The reason is that merit is not just measured, it's developed. Yes, there's some regression to the mean, but if you haven't developed your skills and you go somewhere that expects you to have developed your skills, it's going to be hard to succeed. So, what do those B's represent? Do they represent someone who has mastered the material and is eager for more, but whose time pressures have prevented them from putting in the time to show it? Or do they represent someone whose life has kept them from really grasping the subject the way that's expected of someone who "has merit"?
One possible way to tell is through standardized testing. But if you can't make the time for that either, it's just the same problem all over again.
(If you don't have time when you go to college, though, that is the same problem yet again...this is an argument for fully funding college, but it is not an argument for taking people who don't have the time to devote to academic excellence and putting them in a place that develops academic excellence.)
This is why California has the community college system: it's specifically there to give space for all college graduates to develop intellectually, with provisions for those who excel to transfer to the UC system (for instance). (The UCs also have a very robust system to look at many aspects of an applicant's life, to try to compensate for the phenomenon you're describing.)

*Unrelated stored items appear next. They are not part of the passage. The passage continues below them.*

What follows belongs to an exercise in optimizing a design on an open flow for small area; a production flow would make more cautious choices.
The RTL was checked by simulation tests, not by an equivalence proof against the original design.
No activity file was given, so power comes from the tool's default toggle rates.

**flow/config.mk**
```make
export PLATFORM = sky130hd
export DESIGN_NAME = chk_unit
export DESIGN_NICKNAME = chk_unit
export VERILOG_FILES = /design/flow/design.v
export SDC_FILE = /design/flow/constraint.sdc
export NUM_CORES = 8
export LEC_CHECK = 0
export CAP_MARGIN = 20
export CORE_MARGIN = 2
export CORE_UTILIZATION = 60
export SLEW_MARGIN = 20
```
**flow/constraint.sdc**
```tcl
create_clock -name core_clock -period 13.0 [get_ports {clk}]
set_input_delay 2.6000 -clock core_clock [delete_from_list [all_inputs] [get_ports {clk}]]
set_output_delay 2.6000 -clock core_clock [all_outputs]
set_load 0.01 [all_outputs]
```
What follows belongs to an exercise in optimizing a design on an open flow for small area and a short achievable clock period; a production flow would make more cautious choices. Function was checked by simulation only, so behaviour that the tests miss may differ from the original. Power is estimated from default activity; no workload was simulated.

== alpha ==
// bcdec
module bcdec (
    input  wire         clk,
    input  wire         rst,
    input  wire         in_valid,
    input  wire [511:0] data,
    input  wire [63:0]  bpar,
    input  wire [63:0]  cpar,
    output reg          out_valid,
    output wire [511:0] dout,
    output wire [1:0]   kind,
    output wire [2:0]   loc_word,
    output wire [2:0]   loc_byte,
    output wire [2:0]   loc_bit
);
Size in the first run: ~3100 cells after synthesis, ~31000 um^2 of cells after synthesis.
clock: 12.0 ns
lec_check: 0
cap_margin: 20
core_area: 5 5 515 275
cts_buf_list: sky130_fd_sc_hd__clkbuf_8
cts_cluster_size: 24
die_area: 0 0 520 280
slew_margin: 20
synth_hierarchical: 1
synth_minimum_keep_size: 0
standard.sh (not shown) runs the stock make flow with config.mk's settings and CLKGATE_MAP_FILE= SYNTH_SCRIPT=/design/flow/synth_recipe.tcl, a recipe that flattens the netlist after the stock synthesis.
==> flow/flow/run.sh <==
#!/bin/bash
# The standard layout, with the smallest buffers on the ports in place of
# the default delay-cell buffers. Timing repair aims past the clock period so
# that the layout reaches a shorter period.
set -euo pipefail
export BUFFER_PORTS_ARGS="-buffer_cell sky130_fd_sc_hd__buf_1"
export SETUP_SLACK_MARGIN=7.5
bash standard.sh > standard_make.log 2>&1
For beta, these inputs were changed with respect to alpha:
Settings: DIE_AREA changed from 0 0 520 280 to 0 0 600 130; CORE_AREA changed from 5 5 515 275 to 5 5 595 125.
diff --git a/flow/flow/run.sh b/flow/flow/run.sh
--- a/flow/flow/run.sh
+++ b/flow/flow/run.sh
@@ -3,2 +3,3 @@
-# the default delay-cell buffers. Timing repair aims past the clock period so
-# that the layout reaches a shorter period.
+# the default delay-cell buffers, and the pins on the top and bottom edges only
+# of a wide, low die. Timing repair aims past the clock period so that the
+# layout reaches a shorter period.
@@ -6,0 +8 @@
+export PLACE_PINS_ARGS="-exclude left:* -exclude right:*"
### Flow results
Relative to alpha, count of plain and timing-repair buffers in the layout has gone down in beta.
The count of non-filler cells in the finished layout of beta is lower than that of alpha.
Taking beta over alpha, the wire length ratio works out to 0.865.
In the metrics for beta and alpha, the one carrying the lower utilization after layout is alpha.
alpha → beta: aggregate global-route resource usage saw an increase, clock-buffer cell count saw a decrease, data arrival time of the critical path saw a decrease, combinational cell fraction of total power saw an increase, final-layout worst hold slack saw an increase.
Relative to alpha, the worst slack at placement of beta is lower by 0.17 ns.
Source: an optimization exercise on an open RTL-to-GDS flow (aim: small area, a short achievable clock period and few clock cycles per item). Production flows keep margins and buffers that such runs may drop.
Only simulation tests tie the RTL to the original design; equivalence was not proved.

==> flow/design.v, too long to show whole: its modules and the start of the top module <==
// module mul24_cs: 1674 lines
// module fp_mul_s1: 34 lines
// module fp_mul_s2: 47 lines
// module fp_add_s1: 47 lines
// module fp_add_s2: 64 lines
// module poly_stage: 132 lines
module poly_stage (
    input  wire        clk,
    input  wire        rst,         
    input  wire        in_valid,
    output wire        in_ready,
    input  wire [31:0] c0,
    input  wire [31:0] c1,
    input  wire [31:0] c2,
    input  wire [31:0] c3,
    input  wire [31:0] c4,
    input  wire [31:0] c5,
    input  wire [31:0] a,           
    input  wire        a_ok,        
    output reg         out_valid,
    output reg  [31:0] x,           
    output reg         x_ok,        
    output reg         num          
);
  // ...
==> flow/flow/run.sh <==
#!/bin/bash
# The standard layout, except that the port buffers are plain buf_1 cells
# rather than the delay buffers buffer_ports picks on its own.
set -euo pipefail
export BUFFER_PORTS_ARGS="-buffer_cell sky130_fd_sc_hd__buf_1"
bash standard.sh > standard.log 2>&1
==> flow/standard.sh <==
#!/bin/bash
# synth_recipe.tcl (not shown) runs the flow's synth.tcl, then flattens the netlist and writes it again
# the make line also repeats each setting of config.mk as NAME=value (left out here)
make -C /OpenROAD-flow-scripts/flow DESIGN_CONFIG=/design/flow/config.mk WORK_HOME=/design/flow/orfs CLKGATE_MAP_FILE= SYNTH_SCRIPT=/design/flow/synth_recipe.tcl "${@:-finish}"
==> flow/config.mk <==
export PLATFORM = sky130hd
export DESIGN_NAME = poly_stage
export DESIGN_NICKNAME = poly_stage
export VERILOG_FILES = /design/flow/design.v
export SDC_FILE = /design/flow/constraint.sdc
export NUM_CORES = 4
export LEC_CHECK = 0
export ABC_AREA = 1
export CAP_MARGIN = 20
export CORE_MARGIN = 2
export CORE_UTILIZATION = 40
export PLACE_DENSITY = 0.6
export SLEW_MARGIN = 20
==> flow/constraint.sdc <==
create_clock -name core_clock -period 35.0 [get_ports {clk}]
set_input_delay 7.0000 -clock core_clock [delete_from_list [all_inputs] [get_ports {clk}]]
set_output_delay 7.0000 -clock core_clock [all_outputs]
set_load 0.01 [all_outputs]
==> summary.txt, run 1 <==
Worst path max stage delay - 610 ps
Post-DRT Antenna Nets - 0
placed cells - 7,185
first-pass GRT wire length - 208,000 µm
Post-Route WL - 134,000 µm
Async S/R FF share, synth - 0%
Largest cell class - multi-input gates
NumNets Final - 6,403
Worst Setup End Kind - register
worst path required time - 35,550 ps
commonest non-fill, non-tap cells in the layout - 1,275 x nand2_1, 937 x dfxtp_1, 674 x inv_1
CTS buffer count - 93
FILL cells - 11,800
critical path class - register to register
Tot GR Track Use - 21.9%
top sig layer - met4
share of cells above drive strength 1 - 6.91%
status - finished clean
core area - 118,000 µm²
Synth area leader - dfxtp_1
arrival time worst endpoint - 9010 ps
Die Y - 348 µm
vias in the first global route - 36,600
biggest regs - e0_c: 160 flops, e1_c: 160 flops, e2_c: 160 flops
drt wl/cell - 18.2 µm
DR vias - 36,900
largest net degree at the start of global routing - 145
synthesized cell area - 47,300 µm²
residual DRC count - 0
met3 wire length - 7730 µm
hold_buf cts - 0
Final Instance Area - 53,000 µm²
crit path to - p1_ph[25]
Initial Util - 40.2%
Setup Skew - 58.9 ps
Testbench counts, summed over its fixed seeds: cycles 40,040, items 8,000.
==> module fp_mul_s1, before the edit <==
module fp_mul_s1 (
    input  wire [31:0] a,
    input  wire [31:0] b,
    output wire [25:0] ph,        
    output wire        pl,        
    output wire [8:0]  es,        
    output wire        sy,
    output wire        m_nan,
    output wire        m_inf,
    output wire        m_zero
);
    wire [7:0]  ea = a[30:23];
    wire [7:0]  eb = b[30:23];
    wire [22:0] fa = a[22:0];
    wire [22:0] fb = b[22:0];
    wire a_zero = (ea == 8'd0);
    wire b_zero = (eb == 8'd0);
    wire a_max  = (ea == 8'hFF);
    wire b_max  = (eb == 8'hFF);
    wire a_inf  = a_max && (fa == 23'd0);
    wire b_inf  = b_max && (fb == 23'd0);
    wire a_nan  = a_max && (fa != 23'd0);
    wire b_nan  = b_max && (fb != 23'd0);
    wire [47:0] ps, pc;
    mul24_cs u_mul (.x({1'b1, fa}), .m({1'b1, fb}), .s(ps), .c(pc));
    wire [47:0] prod = ps + pc;
    assign ph     = prod[47:22];
    assign pl     = |prod[21:0];
    assign es     = {1'b0, ea} + {1'b0, eb};
    assign sy     = a[31] ^ b[31];
    assign m_nan  = a_nan || b_nan || (a_inf && b_zero) || (a_zero && b_inf);
    assign m_inf  = a_inf || b_inf;
    assign m_zero = a_zero || b_zero;
endmodule
==> module fp_mul_s2, before the edit <==
module fp_mul_s2 (
    input  wire [25:0] ph,
    input  wire        pl,
    input  wire [8:0]  es,
    input  wire        sy,
    input  wire        m_nan,
    input  wire        m_inf,
    input  wire        m_zero,
    output reg  [31:0] y
);
    reg  [23:0] mant;
    reg         guard;
    reg         sticky;
    reg  signed [9:0] exp_n;
    reg  [24:0] mant_r;
    reg  signed [9:0] exp_r;
    always @(*) begin
        if (ph[25]) begin
            mant   = ph[25:2];
            guard  = ph[1];
            sticky = ph[0] | pl;
            exp_n  = $signed({1'b0, es}) - 10'sd126;
        end else begin
            mant   = ph[24:1];
            guard  = ph[0];
            sticky = pl;
            exp_n  = $signed({1'b0, es}) - 10'sd127;
        end
        mant_r = {1'b0, mant} + {24'd0, guard & (sticky | mant[0])};
        exp_r  = mant_r[24] ? exp_n + 10'sd1 : exp_n;
        if (m_nan) begin
            y = 32'h7FC00000;
        end else if (m_inf) begin
            y = {sy, 8'hFF, 23'd0};
        end else if (m_zero) begin
            y = {sy, 31'd0};
        end else if (exp_n < 10'sd1) begin
            y = {sy, 31'd0};
        end else if (exp_r > 10'sd254) begin
            y = {sy, 8'hFF, 23'd0};
        end else if (mant_r[24]) begin
            y = {sy, exp_r[7:0], mant_r[23:1]};
        end else begin
            y = {sy, exp_r[7:0], mant_r[22:0]};
        end
    end
endmodule
==> module poly_stage, before the edit <==
module poly_stage (
    input  wire        clk,
    input  wire        rst,         
    input  wire        in_valid,
    output wire        in_ready,
    input  wire [31:0] c0,
    input  wire [31:0] c1,
    input  wire [31:0] c2,
    input  wire [31:0] c3,
    input  wire [31:0] c4,
    input  wire [31:0] c5,
    input  wire [31:0] a,           
    input  wire        a_ok,        
    output reg         out_valid,
    output reg  [31:0] x,           
    output reg         x_ok,        
    output reg         num          
);
    reg [31:0]  e0_a, e1_a, e2_a, e3_a;
    reg [159:0] e0_c, e1_c, e2_c, e3_c;
    reg         e0_ok, e1_ok, e2_ok, e3_ok;
    reg         e0_v, e1_v, e2_v, e3_v;
    reg [2:0]   e0_st, e1_st, e2_st, e3_st;     
    reg         rdy;                     
    reg         nload;                   
    wire        load = !nload;
    wire e3_last = (e3_st == 3'd4);
    assign in_ready = rdy;
    reg  [31:0] y;                       
    wire [25:0] s1_ph;
    wire        s1_pl;
    wire [8:0]  s1_es;
    wire        s1_sy, s1_nan, s1_inf, s1_zero;
    fp_mul_s1 u_m1 (
        .a(y), .b(e0_a),
        .ph(s1_ph), .pl(s1_pl), .es(s1_es), .sy(s1_sy),
        .m_nan(s1_nan), .m_inf(s1_inf), .m_zero(s1_zero)
    );
    reg [25:0] p1_ph;
    reg        p1_pl;
    reg [8:0]  p1_es;
    reg        p1_sy, p1_nan, p1_inf, p1_zero;
    wire [31:0] s2_ya;
    fp_mul_s2 u_m2 (
        .ph(p1_ph), .pl(p1_pl), .es(p1_es), .sy(p1_sy),
        .m_nan(p1_nan), .m_inf(p1_inf), .m_zero(p1_zero),
        .y(s2_ya)
    );
    reg [31:0] p2_ya;
    wire [27:0] s3_sum;
    wire        s3_sp;
    wire [7:0]  s3_ep;
    wire        s3_knan, s3_kinf, s3_kzero, s3_ksign;
    fp_add_s1 u_a1 (
        .a(p2_ya), .b(e2_c[31:0]),
        .sum(s3_sum), .sp(s3_sp), .ep(s3_ep),
        .k_nan(s3_knan), .k_inf(s3_kinf), .k_zero(s3_kzero), .k_sign(s3_ksign)
    );
    reg [27:0] p3_sum;
    reg        p3_sp;
    reg [7:0]  p3_ep;
    reg        p3_knan, p3_kinf, p3_kzero, p3_ksign;
    wire [31:0] s4_y;
    wire        s4_finite;
    fp_add_s2 u_a2 (
        .sum(p3_sum), .sp(p3_sp), .ep(p3_ep),
        .k_nan(p3_knan), .k_inf(p3_kinf), .k_zero(p3_kzero), .k_sign(p3_ksign),
        .y(s4_y), .finite(s4_finite)
    );
    wire res_ok = e3_ok && s4_finite;
    always @(posedge clk) begin
        p1_ph   <= s1_ph;
        p1_pl   <= s1_pl;
        p1_es   <= s1_es;
        p1_sy   <= s1_sy;
        p1_nan  <= s1_nan;
        p1_inf  <= s1_inf;
        p1_zero <= s1_zero;
        p2_ya   <= s2_ya;
        p3_sum   <= s3_sum;
        p3_sp    <= s3_sp;
        p3_ep    <= s3_ep;
        p3_knan  <= s3_knan;
        p3_kinf  <= s3_kinf;
        p3_kzero <= s3_kzero;
        p3_ksign <= s3_ksign;
        y <= load ? c5 : s4_y;
        e1_a  <= e0_a;
        e1_c  <= e0_c;
        e1_ok <= e0_ok;
        e1_st <= e0_st;
        e2_a  <= e1_a;
        e2_c  <= e1_c;
        e2_ok <= e1_ok;
        e2_st <= e1_st;
        e3_a  <= e2_a;
        e3_c  <= {e2_c[159:128], e2_c[159:32]};
        e3_ok <= e2_ok;
        e3_st <= e2_st;
        if (load) begin
            e0_a  <= a;
            e0_c  <= {c0, c1, c2, c3, c4};
            e0_ok <= a_ok;
            e0_st <= 3'd0;
        end else begin
            e0_a  <= e3_a;
            e0_c  <= e3_c;
            e0_ok <= e3_ok;
            e0_st <= e3_st + 3'd1;
        end
        x    <= res_ok ? s4_y : 32'd0;
        x_ok <= res_ok;
        num  <= e3_ok && !s4_finite;
        if (rst) begin
            e0_v      <= 1'b0;
            e1_v      <= 1'b0;
            e2_v      <= 1'b0;
            e3_v      <= 1'b0;
            rdy       <= 1'b1;
            nload     <= 1'b0;
            out_valid <= 1'b0;
        end else begin
            e0_v      <= load ? in_valid : e3_v;
            e1_v      <= e0_v;
            e2_v      <= e1_v;
            e3_v      <= e2_v;
            rdy       <= !e2_v || (e2_st == 3'd4);
            nload     <= e2_v && (e2_st != 3'd4);
            out_valid <= e3_v && e3_last;
        end
    end
endmodule
==> run 2, diff against run 1 <==
--- a/flow/design.v
+++ b/flow/design.v
@@ -1677,3 +1677,5 @@
     input  wire [31:0] b,
-    output wire [25:0] ph,        
+    output wire [25:0] hs,
+    output wire [25:0] hc,
+    output wire        c22,
     output wire        pl,        
@@ -1699,5 +1701,7 @@
     mul24_cs u_mul (.x({1'b1, fa}), .m({1'b1, fb}), .s(ps), .c(pc));
-    wire [47:0] prod = ps + pc;
-    assign ph     = prod[47:22];
-    assign pl     = |prod[21:0];
+    wire [22:0] low = {1'b0, ps[21:0]} + {1'b0, pc[21:0]};
+    assign hs     = ps[47:22];
+    assign hc     = pc[47:22];
+    assign c22    = low[22];
+    assign pl     = |low[21:0];
     assign es     = {1'b0, ea} + {1'b0, eb};
@@ -1709,3 +1713,5 @@
 module fp_mul_s2 (
-    input  wire [25:0] ph,
+    input  wire [25:0] hs,
+    input  wire [25:0] hc,
+    input  wire        c22,
     input  wire        pl,
@@ -1718,2 +1724,3 @@
 );
+    wire [25:0] ph = hs + hc + {25'd0, c22};    
     reg  [23:0] mant;
@@ -1895,4 +1902,4 @@
     reg  [31:0] y;                       
-    wire [25:0] s1_ph;
-    wire        s1_pl;
+    wire [25:0] s1_hs, s1_hc;
+    wire        s1_c22, s1_pl;
     wire [8:0]  s1_es;
@@ -1901,7 +1908,7 @@
         .a(y), .b(e0_a),
-        .ph(s1_ph), .pl(s1_pl), .es(s1_es), .sy(s1_sy),
+        .hs(s1_hs), .hc(s1_hc), .c22(s1_c22), .pl(s1_pl), .es(s1_es), .sy(s1_sy),
         .m_nan(s1_nan), .m_inf(s1_inf), .m_zero(s1_zero)
     );
-    reg [25:0] p1_ph;
-    reg        p1_pl;
+    reg [25:0] p1_hs, p1_hc;
+    reg        p1_c22, p1_pl;
     reg [8:0]  p1_es;
@@ -1910,3 +1917,3 @@
     fp_mul_s2 u_m2 (
-        .ph(p1_ph), .pl(p1_pl), .es(p1_es), .sy(p1_sy),
+        .hs(p1_hs), .hc(p1_hc), .c22(p1_c22), .pl(p1_pl), .es(p1_es), .sy(p1_sy),
         .m_nan(p1_nan), .m_inf(p1_inf), .m_zero(p1_zero),
@@ -1937,3 +1944,5 @@
     always @(posedge clk) begin
-        p1_ph   <= s1_ph;
+        p1_hs   <= s1_hs;
+        p1_hc   <= s1_hc;
+        p1_c22  <= s1_c22;
         p1_pl   <= s1_pl;
==> run 2 against run 1 <==
Synthesized cell count increased by 1.0%. Count of clock-buffer cells in the layout increased by 13. Core utilization increased by 0.16 points. Via count increased by 1.7%. Sequential share of layout area increased by 0.75 points. Setup slack improved by 320 ps. Area after synthesis increased by 0.68%. Hold slack improved by 12 ps. Critical endpoint is now out_valid.
==> summary.txt, run 2 <==
Final GP Congestion - 0.964 (was 0.932)
Yosys warnings - 3 (unchanged)
I/O pin cnt - 264 (unchanged)
hold_buf cts - 0 (unchanged)
post-synthesis sequential area ratio - 40.6% (was 39.7%)
DP HPWL - 104,000 µm (was 102,000 µm)
Tmin final - 8140 ps (was 8460 ps)
root buffer cell - clkbuf_16 (unchanged)
RSZ-0062 raised after global routing - no (unchanged)
Post-DRT Antenna Nets - 0 (unchanged)
largest net degree at the start of global routing - 151 (was 145)
Setup Skew - 67.7 ps (was 58.9 ps)
Worst setup SP type - register (unchanged)
Final setup viols - 0 (unchanged)
arrival time worst endpoint - 1140 ps (was 9010 ps)
Synth top area share - 40.6% (was 39.7%)
Post-Synth XOR/XNOR Area - 7.75% (was 7.73%)
top post-synthesis cells by count - 1,352 x nand2_1, 965 x dfxtp_1, 657 x inv_1 (was 1,275 x nand2_1, 938 x dfxtp_1, 674 x inv_1)
setup TNS - 0 ps (unchanged)
Die Footprint - 122,000 µm² (was 121,000 µm²)
biggest regs - e0_c: 160 flops, e1_c: 160 flops, e2_c: 160 flops (unchanged)
Congestion Overflow GR - 0 (unchanged)
Tot GR Track Use - 22.8% (was 21.9%)
fin util - 45.2% (was 45.0%)
TritonCTS clock tree - built (unchanged)
Peak Freq - 123 MHz (was 118 MHz)
drt wl/cell - 18.8 µm (was 18.2 µm)
routed vias/inst - 5.06 (was 5.01)
first-pass GRT wire length - 216,000 µm (was 208,000 µm)
Worst Setup End Kind - output port (was register)
Seq cells post-synth - 965 (was 938)
largest cells by area after synthesis - dfxtp_1 41%, nand2_1 11%, fa_1 11% (was dfxtp_1 40%, fa_1 11%, nand2_1 10%)
simple-gate share of the synthesized area - 17.9% (was 18.7%)
core area - 118,000 µm² (about the same)
Max clock buf depth - 3 (unchanged)
Site Rows - 126 (unchanged)
synthesized cell area - 47,600 µm² (was 47,300 µm²)
FF/Latch Area - 19,300 µm² (was 18,800 µm²)
multi-input logic area - 24,500 µm² (was 24,700 µm²)
FILL cells - 11,700 (was 11,800)
Final Hold Vio Count - 0 (unchanged)
Synth area leader - dfxtp_1 (unchanged)
drt first pass iters - 7 (was 6)
Finished Layout Cells - 7,419 (was 7,366)
Initial Util - 40.3% (was 40.2%)
DR vias - 37,600 (was 36,900)
crit path cell chain - buf_1
H-tree Lvls - 3 (unchanged)
worst path required time - 28,000 ps (was 35,550 ps)
Hold Path Class - register to register (unchanged)
Adder-Cell Fraction of Synth Area - 15.3% (was 15.4%)
CTS buffer count - 96 (was 93)
Post-Syn Area per Cell - 8.45 µm² (was 8.48 µm²)
Async S/R FF share, synth - 0% (unchanged)
Die Y - 349 µm (was 348 µm)
Resize count post-CTS - 0 (unchanged)
initial antenna violation count - 9 (was 13)
Clk pin slew, worst setup/hold paths - 60 ps (about the same)
critical path class - register to output port (was register to register)
Worst slew margin - 17.8% (was 32.3%)
placed cells - 7,233 (was 7,185)
NumNets Final - 6,454 (was 6,403)
max-slew violations - 0 (unchanged)
cell family with most CP delay - flip-flops (was compound AO/OA/AOI/OAI gates)
most common cell after layout, fill and taps aside - nand2_1 (unchanged)
max cap viols - 0 (unchanged)
top-count cell post-synth - nand2_1 (unchanged)
Post-Synthesis Cells - 5,629 (was 5,572)
Distinct cells, synth - 66 (was 67)
clock sink count - 965 (was 938)
Mapped Nets - 6,288 (was 6,231)
final worst-path cycle share - 23.3% (was 24.2%)
die width - 349 µm (was 348 µm)
largest family of logic cells by synthesized area - simple AND/OR/NAND/NOR gates (unchanged)
Least-Margin Pin Slew - 1220 ps (was 1010 ps)
post-synthesis mux area share - 0.274% (was 0.447%)
Critical path buffers and inverters - 1 (was 5)
Synth Area in Compound Gates - 10.4% (was 10.1%)
EDFF count, synth - 0 (unchanged)
post-CTS setup buffer count - 0 (unchanged)
Primary FF master, synth - dfxtp_1 (unchanged)
commonest non-fill, non-tap cells in the layout - 1,351 x nand2_1, 964 x dfxtp_1, 656 x inv_1 (was 1,275 x nand2_1, 937 x dfxtp_1, 674 x inv_1)
residual DRC count - 0 (unchanged)
share of cells above drive strength 1 - 6.38% (was 6.91%)
crit-path max FO - 1 (was 23)
Post-Route WL - 139,000 µm (was 134,000 µm)
Worst path max stage delay - 310 ps (was 610 ps)
first-iteration detailed-routing DRC count - 2,844 (was 2,773)
critical path's slowest cell - dfxtp_1 (was clkinv_1)
vias in the first global route - 37,300 (was 36,600)
Area Overhead vs Synth - 12.2% (was 12.1%)
later-pin clock latency in the skew report - 690 ps (was 700 ps)
port bufs - 263 (unchanged)
status - finished clean (unchanged)
-- run 2: cell count changes in the layout (fill, tap and decap cells not counted), sizes merged, moves of 13 or more --
cell / previous run / this run
nand2: 1319 / 1376
nor2: 330 / 304
o21ai: 246 / 299
o211ai: 7 / 21
clkbuf: 114 / 127
o22ai: 297 / 266
inv: 705 / 680
dfxtp: 938 / 965
-- run 2: cell type report --
| cell class | instances | share of cell area [%] |
|---|---|---|
| repair buffers | 327 | 2.75 |
| clock inverters | 52 | 1.45 |
| diodes | 7 | 0.0328 |
| clock buffers | 127 | 5.11 |
| flip-flops and latches | 965 | 36.2 |
| inverters | 692 | 4.89 |
| well taps | 1536 | 3.60 |
| multi-input cells | 3713 | 46.0 |
-- run 2: final timing paths --
check	slack (ps)	cells past startpoint	from	to
max	26860	1	out_valid	out_valid
min	290	0	e2_c[117]	e3_c[85]
max reg2reg	27660	36	p1_hs[0]	p2_ya[8]
min reg2reg	290	0	e2_c[117]	e3_c[85]
-- run 2: routing by layer --
metal  routed length, µm  vias to the layer above  global-route usage (%)
met5                   0                        -                       0
met4                4500                        0                    8.15
met1               61800                    17800                    30.6
met2               63700                     1242                    37.0
li1                    -                    18300                       -
met3                9330                      259                    3.75
-- run 2: kinds of logic after synthesis --
family	count (synthesis)
xor gates and xnor gates	421
DFF	965
buffers and inverters	951
and+or+nand+nor	2001
muxes	13
AOI/OAI and AO/OA	847
adders and majority gates	431
-- run 2: through the flow --
step / cell area, µm² / worst slack, ps / hold slack, ps
floorplan: 47600 / 27550 / 310
global placement: 49900 / 27430 / 310
detailed placement: 49900 / 27440 / 312
CTS: 53400 / 26790 / 290
global route: 53400 / 26710 / 294
finish: 53400 / 26860 / 288
Testbench counts of run 2, summed over its fixed seeds: cycles 40,040, items 8,000.
==> run 3, diff against run 2 <==
--- a/flow/design.v
+++ b/flow/design.v
@@ -1892,3 +1892,4 @@
     reg [31:0]  e0_a, e1_a, e2_a, e3_a;
-    reg [159:0] e0_c, e1_c, e2_c, e3_c;
+    reg [127:0] e0_c, e1_c, e2_c, e3_c;
+    reg [31:0]  c4_r;                    
     reg         e0_ok, e1_ok, e2_ok, e3_ok;
@@ -1922,2 +1923,3 @@
     reg [31:0] p2_ya;
+    wire [31:0] s3_coef = (e2_st == 3'd0) ? c4_r : e2_c[31:0];
     wire [27:0] s3_sum;
@@ -1927,3 +1929,3 @@
     fp_add_s1 u_a1 (
-        .a(p2_ya), .b(e2_c[31:0]),
+        .a(p2_ya), .b(s3_coef),
         .sum(s3_sum), .sp(s3_sp), .ep(s3_ep),
@@ -1962,2 +1964,5 @@
         y <= load ? c5 : s4_y;
+        if (rdy) begin
+            c4_r <= c4;
+        end
         e1_a  <= e0_a;
@@ -1971,3 +1976,3 @@
         e3_a  <= e2_a;
-        e3_c  <= {e2_c[159:128], e2_c[159:32]};
+        e3_c  <= {e2_c[31:0], e2_c[127:32]};
         e3_ok <= e2_ok;
@@ -1976,3 +1981,3 @@
             e0_a  <= a;
-            e0_c  <= {c0, c1, c2, c3, c4};
+            e0_c  <= {c1, c2, c3, c0};
             e0_ok <= a_ok;
@@ -1993,3 +1998,3 @@
             e3_v      <= 1'b0;
-            rdy       <= 1'b1;
+            rdy       <= 1'b0;
             nload     <= 1'b0;
@@ -1997,3 +2002,3 @@
         end else begin
-            e0_v      <= load ? in_valid : e3_v;
+            e0_v      <= load ? in_valid : (e3_v && !e3_last);
             e1_v      <= e0_v;
@@ -2001,4 +2006,4 @@
             e3_v      <= e2_v;
-            rdy       <= !e2_v || (e2_st == 3'd4);
-            nload     <= e2_v && (e2_st != 3'd4);
+            rdy       <= load && in_valid;
+            nload     <= (e2_v && (e2_st != 3'd4)) || (load && in_valid);
             out_valid <= e3_v && e3_last;
==> run 3 against run 2 <==
Count of clock-buffer cells in the layout did not move. Sequential share of layout area shrank 0.93 points. Core utilization decreased by 0.29 points. Setup slack lost 450 ps. Hold slack hardly changed. Via count hardly changed. Global-route usage increased by 0.55 points.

It's designed to reward merit, develop merit, and not assume merit is missing just because scores don't match. But it's all deeply merit-focused. And it works pretty well. Lots of people of all races have come through difficult backgrounds, through the community college system, into UC, and gone on to do amazing things.
If we're doing anecdotes, I have one too. I was in the UC system before Prop 209 abolished affirmative action in the hiring process. I can't say if things improved after prop 209, but I can say that there were people there who were not at all well-served by being there. I tried to tutor them. They tried really hard, I tried really hard (during the comparatively brief time allocated for tutoring)...but by any objective measure, it was a huge waste of their time and effort. You just can't get much out of a physics class, for instance, when you are still struggling with fractions (can do them, but it's a struggle) and the idea that you can represent an undetermined quantity with a letter as part of solving a problem (can do it, but it's a struggle). They were so challenged by the prerequisites that they couldn't absorb much of the material. (Same deal with student athletes let in without adequate academic merit--they didn't get much out of the experience either.)
I hear your tales of rampant doubt and challenge. But I also hear people saying (almost) the opposite: that they never felt particularly doubted (except in encounters with the police). So, how do we resolve the conflicting narratives?
Why, with studies. They can explore fewer nuances (approximately no nuances), but they gather a broader perspective. And doing this--you mentioned studies too, though you didn't cite anything this time--instead of just sticking with narrative and anecdote is part of what I was suggesting as the "beyond CRT" approach. You can also ask--is challenge bad? How bad? (If you provoke stereotype threat, yes, it's bad. If you hold people to standards, it can be good because you push yourself to avoid mediocrity.)
You don't do it with a handful of examples unless the question is whether merit is never rewarded. That was your claim; I came up with five counterexamples not because I thought there were only five but because it illustrated that you were wrong. Is this not clear?
Just because you're bored by large-scale patterns doesn't mean that they're irrelevant. You can be influenced yourself, even, by things you're unaware of. And though initially I had thought that CRT was manufactured outrage over something irrelevant (as this was the standard line given by, say, NPR--and since they normally are pretty trustworthy, I just accepted it), I gradually came to see that the ideas both good and bad had surprisingly wide purchase. It's not all CRT, but if you start digging and questioning and ask "why this?" you often end up with CRT as a significant factor.
Maybe you don't want to dig. Maybe you prefer action and personal contact. Fine! But the "boooooring" stuff just makes you sound juvenile, or at best self-centered. I didn't write it specifically for your entertainment value.